Saturday, August 18, 2012

BIO for 1776 (BLT)

The year: 1976. John, a freshman in high school, failing his required speech/drama/debate class. His teacher, a short, stentorian Egyptian with the unlikely name “Wedge Crouch.” The offer: a passing grade in exchange for playing George Read in 1776. Thus began an endless journey as John was inexorably drawn into the world of live theatre, never to return yet now come full circle. Or is it – perhaps – an egg?

Friday, August 3, 2012

1776 Revisited - John and Abigail

Well gang now I'm doing 1776 again - this time as Stephen Hopkins, for the Bellevue Little Theatre.

Since I started directing, I've become much more interested in background research for the plays I'm involved in. It's kind of like the changeover marks in movies - once you know that they exist, you always see them. So anyway, here's an interesting bit about John and Abigail Adams.

John catalogs Abigail's faults (she asked him to): http://www.masshist.org/digitaladams/aea/cfm/doc.cfm?id=L17640507ja
And she answers: http://www.masshist.org/digitaladams/aea/cfm/doc.cfm?id=L17640509aa

This kind of teasing is something that most of us would never expect from people of that time. They were not yet married - it's the kind of exchange one might see between high-school sweethearts (John was 29 and Abigail was 20) They were third cousins, but then, so were a lot of people in the colonies.

At about this time they were writing to each other daily - sometimes more often.

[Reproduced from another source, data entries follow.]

## config.mk

```make
export PLATFORM = sky130hd
export DESIGN_NAME = alu_nibble_sequencer
export DESIGN_NICKNAME = d
export VERILOG_FILES = /design/src/rtl/alu_seq_pkg.sv /design/src/rtl/alu_nibble_sequencer.sv
export SDC_FILE = /design/constraint.sdc
export NUM_CORES = 1
export LEC_CHECK = 0
export ABC_AREA = 1
export BUFFER_PORTS_ARGS = -buffer_cell sky130_fd_sc_hd__buf_4
export CORE_MARGIN = 5
export CORE_UTILIZATION = 45
export DETAILED_ROUTE_END_ITERATION = 12
export GPL_TIMING_DRIVEN = 0
export PLACE_DENSITY = 0.78
export SETUP_SLACK_MARGIN = 0.05
export SLEW_MARGIN = 20
export SYNTH_ARGS = -nofsm -noshare
export SYNTH_HDL_FRONTEND = slang
export SYNTH_SLANG_ARGS = --single-unit
```

## constraint.sdc

```tcl
create_clock -name clk -period 1.4 [get_ports clk]
set_input_delay 0.14 -clock clk [delete_from_list [all_inputs] [get_ports clk]]
set_output_delay 0.14 -clock clk [all_outputs]
set_load 0.02 [all_outputs]
```

## src/rtl/alu_seq_pkg.sv

```systemverilog
// Shared types and helpers for the nibble-serial 74181 sequencer.
package alu_seq_pkg;

  localparam int SLICE_W = 4;

  typedef enum logic [1:0] {IDLE, RUN, DONE} seq_state_t;

  function automatic int nibbles(input int width);
    return width / SLICE_W;
  endfunction

endpackage

```

## src/rtl/alu_nibble_sequencer.sv

```systemverilog
// Runs a DATA_WIDTH-bit 74181 operation through one 4-bit slice, LSB nibble first; done NIBBLES+1 cycles after start.
// Optional ALU_SEQ_COLLISION_EN adds a sticky start_err flag for start-while-busy, cleared by clr_err.
module alu_nibble_sequencer
  import alu_seq_pkg::*;
#(
  parameter int DATA_WIDTH = 8
) (
  input  logic                  clk,
  input  logic                  rstb,
  input  logic                  ena,
  input  logic                  start,
  input  logic [DATA_WIDTH-1:0] a,
  input  logic [DATA_WIDTH-1:0] b,
  input  logic [3:0]            s,
  input  logic                  m,
  input  logic                  cn,
  output logic                  busy,
  output logic                  done,
  output logic [DATA_WIDTH-1:0] f,
  output logic                  cout,
  output logic                  equal,
  output logic [3:0]            alu_a,
  output logic [3:0]            alu_b,
  output logic [3:0]            alu_s,
  output logic                  alu_m,
  output logic                  alu_cn,
  input  logic [3:0]            alu_f,
  input  logic                  alu_cn4,
  input  logic                  alu_equal
`ifdef ALU_SEQ_COLLISION_EN
  ,
  input  logic                  clr_err,
  output logic                  start_err
`endif
);

  localparam int NIBBLES = nibbles(DATA_WIDTH);
  localparam int IDX_W   = (NIBBLES > 1) ? $clog2(NIBBLES) : 1;
  localparam logic [IDX_W-1:0] LAST_IDX = IDX_W'(NIBBLES - 1);

  seq_state_t                      state;
  logic [IDX_W-1:0]                idx;
  logic [NIBBLES-1:0][SLICE_W-1:0] a_q, b_q, res_q, res_nx;
  logic [3:0]                      s_q;
  logic                            m_q, cn_q, carry_q, eq_acc;

  always_comb begin
    res_nx      = res_q;
    res_nx[idx] = alu_f;
  end

  // Outside RUN the slice still sees nibble 0 and the latched carry-in, never floating values.
  assign alu_a  = (state == RUN) ? a_q[idx] : a_q[0];
  assign alu_b  = (state == RUN) ? b_q[idx] : b_q[0];
  assign alu_cn = (state == RUN) ? carry_q  : cn_q;
  assign alu_s  = s_q;
  assign alu_m  = m_q;

  always_ff @(posedge clk or negedge rstb) begin
    if (!rstb) begin
      state   <= IDLE;
      idx     <= '0;
      a_q     <= '0;
      b_q     <= '0;
      res_q   <= '0;
      s_q     <= '0;
      m_q     <= 1'b0;
      cn_q    <= 1'b0;
      carry_q <= 1'b1;
      eq_acc  <= 1'b0;
      busy    <= 1'b0;
      done    <= 1'b0;
      f       <= '0;
      cout    <= 1'b1;
      equal   <= 1'b0;
    end else if (ena) begin
      case (state)
        IDLE: begin
          done <= 1'b0;
          if (start) begin
            a_q     <= a;
            b_q     <= b;
            s_q     <= s;
            m_q     <= m;
            cn_q    <= cn;
            carry_q <= cn;
            idx     <= '0;
            eq_acc  <= 1'b1;
            busy    <= 1'b1;
            state   <= RUN;
          end
        end
        RUN: begin
          res_q   <= res_nx;
          carry_q <= alu_cn4;
          eq_acc  <= eq_acc & alu_equal;
          if (idx == LAST_IDX) begin
            f     <= res_nx;
            cout  <= alu_cn4;
            equal <= eq_acc & alu_equal;
            done  <= 1'b1;
            state <= DONE;
          end else begin
            idx <= idx + IDX_W'(1);
          end
        end
        DONE: begin
          done  <= 1'b0;
          busy  <= 1'b0;
          state <= IDLE;
        end
        default: state <= IDLE;
      endcase
    end
  end

`ifdef ALU_SEQ_COLLISION_EN
  // A collision in the same cycle as a clear still leaves the flag set.
  always_ff @(posedge clk or negedge rstb) begin
    if (!rstb) begin
      start_err <= 1'b0;
    end else if (ena) begin
      if (start && busy) begin
        start_err <= 1'b1;
      end else if (clr_err) begin
        start_err <= 1'b0;
      end
    end
  end
`endif

endmodule

```

==> impl_metrics.ini <==
[synth]
synth_fa_ha_area_frac = 0
muxShareOfSynthArea = 0
net_count_after_synthesis = 274
post_synth.cell_area_avg_sq_um = 8.04
dominant_combinational_cell_family_by_area_after_synthesis = simple AND/OR/NAND/NOR gates
synth_largest_type_area_fraction = 0.527
postSynthCellCount = 242
synthesis.area_sq_um = 1950
synth_simple_gate_area_frac = 0.289
yosysSeqAreaShare = 0.554
post_synth_xor_area_fraction = 0
fraction_of_the_mapped_netlist_area_in_compound_gates = 0.0668
synth_seq_cells = 43
yosysUniqueCellTypes = 19
synth_warnings = 0
synth_largest_area_cell = dfrtp_1
synthTopCellsByArea = dfrtp_1 (53%), nand2_1 (20%), o21ai_1 (5.7%)

[global_routing]
final_global_route_overflow_total = 0
globalRouteTotalUtil = 0.181
grt_most_used_layer = met2
gr-usage-met1 = 0.229
pin_count_of_the_biggest_net_entering_global_routing = 44
first_pass_grt_wire_length_mm = 7.71
gr-usage-met2 = 0.294
grtUsageMet3 = 0.0462
initial_antenna_violation_count = 0
via_count_of_the_first_global_routing_pass = 1665

[route]
drc = 0
final_wl_mm = 4.75
antenna_left = 0
dr_total_vias = 1787
drt-vias-per-instance = 4.83
average_wire_per_cell_in_the_routed_design_microns = 12.8
detailedRoute.firstPassIterationCount = 4
dr.first_iter.drc_count = 134

[clock_network]
cts_buffers = 5
cts_max_level = 2
maximum_clock_insertion_buffer_count = 2
tritoncts_num_sinks = 43
clock_tree_from_tritoncts = yes
cts.root.buffer_cell = clkbuf_8
cts.clk_slew.worst_paths_ns = 0.08
worst_skew_pair.late_latency_ns = 0.30

[timing]
grt_setup_unrepaired = true
setup-violations-final = 9
crit_path_time_final_ns = 1.47
clock_skew_ns = 0.00656
layout_worst_path_cycle_share = 1.05
least_margin_pin_slew_ns = 0.526
timing_hold_violations_final = 0
max_clock_freq_mhz = 679
maxSlewViolCount = 0
timing.slew.headroom = 0.650
setup_slack_ns = -0.0734

[critical_path]
setup.worst_path.start_class = register
critPathArrivalTime_ns = 1.33
worstSetupPathType = register to primary output
worst_setup_path_end_kind = primary output
crit_path_max_fanout = 5
worst_ep_required_time_ns = 1.26

[final_layout]
layout-area-overhead-vs-synth_pct = 41.6
diodes = 0
multiInputGateArea_sq_um = 774
post_route_cells_drive_above_1_share = 0.343
fillCellCount = 379
fin_cells = 370
total_area_of_sequential_cells_sq_um = 1080
final_nets = 349
stdcell_area_sq_um = 2760

[placed_design]
placement.cell_area_sq_um = 2440
finalWeightedCongestion = 0.796
dp.final_hpwl_mm = 3.14
portBuffers = 57
dpl.cell_count = 351

[power]
vdd_drop_max_v = 0.00123
leakage_uw = 0.00155
power_density_nw_per_um2 = 2230

[die]
floorplan.die_area_sq_um = 5740
fp-row-count = 24
fp.coreArea_sq_um = 4260
starting_density = 0.457
number_of_primary_i_o_pins = 58
vertical_die_dimension_microns = 75.8
chipWidth_microns = 75.8

[run_status]
failed_checks = negative setup slack
status = finished with violations

[worst_hold_path]
hp-class = primary input to register

[flow_run]
max_cap_viols = 0
-- cell usage in the layout (no fill, tap or decap), types with 2 or more instances in the layout --
cell / Yosys / routed
buf_4: 1 / 59
nand2_2: 2 / 8
o21ai_1: 22 / 22
nand2_4: 1 / 3
nor2_1: 3 / 2
nand2_1: 103 / 95
nand3_4: 0 / 2
nand3_2: 1 / 5
inv_2: 2 / 2
o21ai_0: 3 / 3
clkbuf_8: 0 / 5
dfstp_2: 2 / 2
nand3_1: 21 / 16
buf_6: 2 / 16
dfrtp_1: 41 / 40
inv_1: 28 / 27
-- where the power goes --
part | switching, uW | internal (uW)
sequential | 362 | 1860
clock | 420 | 348
combinational | 1770 | 1380
-- layout make-up --
cell class | instances | area share
flip-flops and latches | 43 | 0.392
multi-input cells | 160 | 0.281
repair buffers | 67 | 0.197
inverters | 30 | 0.0417
plain buffers | 10 | 0.0345
clock buffers | 6 | 0.0263
well taps | 52 | 0.0236
clock inverters | 2 | 0.00454
-- worst max-delay path, cell delays in order, from the launching register on --
cell     delay [ns]
dfrtp_1        0.40
inv_2          0.09
nand2_4        0.06
inv_4          0.08
buf_6          0.13
nand3_1        0.07
nand2_1        0.08
buf_6          0.12
-- per-layer routing --
layer,vias up,share of wire
met2,45,0.50
li1,896,-
met5,-,0
met3,7,0.064
met1,839,0.42
met4,0,0.018
-- through the flow --
stage | hold slack [ns] | power (uW) | TNS (ns) | utilization | worst slack, ns
2_1_floorplan | -0.156 | 3780 | 0 | - | 0.196
3_3_place_gp | 0.163 | 4770 | -0.382 | 0.572 | -0.0620
3_5_place_dp | 0.160 | 4840 | -0.208 | 0.572 | -0.0394
4_1_cts | 0.0728 | 6030 | -0.371 | 0.629 | -0.0520
5_1_grt | 0.0721 | 6600 | -1.04 | 0.647 | -0.138
6_report | 0.0728 | 6140 | -0.502 | 0.647 | -0.0734
-- cell usage after synthesis --
master,n
buf_6,2
o21ai_1,22
nor3_1,1
nand3_1,21
nand2_4,1
nand3_2,1
inv_2,2
nand2_2,2
inv_1,28
o21ai_0,3
dfstp_2,2
dfrtp_1,41
a21oi_1,1
nor2_1,3
buf_4,1
nor2_8,1
nand2_1,103
buf_2,6
buf_1,1
-- sequential cells by signal (all words and copies together), names as in the netlist --
register,cells
busy,1
alu_m,1
state,2
f,8
cn_q,1
done,1
idx,1
res_q,4
cout,1
a_q,8
carry_q,1
eq_acc,1
alu_s,4
equal,1
b_q,8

John was being inoculated for smallpox - the method used was to expose the patient to known mild cases of the disease, under close doctor's care. (http://en.wikipedia.org/wiki/Inoculation - it's kinda yucky how they did it) All his letters were smoked before being sent, and after being delivered, thinking that this killed the disease. (Parents used a similar method of inoculation, up until the time that killed-virus injections became the norm. One kid in the neighborhood got measles or chicken pox, it was sleepover time.) Once it became common knowledge that people who got cowpox were immune to smallpox, then smallpox inoculation wasn't so popular anymore and was eventually banned because it was FREAKING DANGEROUS. John got off light, but this procedure sometimes killed people - 2% as opposed to 20% of those who got it naturally.

You can also see that by now they were regularly using pet names for each other in their letters. John called Abigail "Diana" after the Roman goddess of the moon, and she called him "Lysander" after the Spartan war hero. When John was in the Continental Congress, Abigail signed her letters "Portia", the very patient wife of Roman politician Brutus. No doubt she needed patience!

I'll write more as I come across stuff that interests me.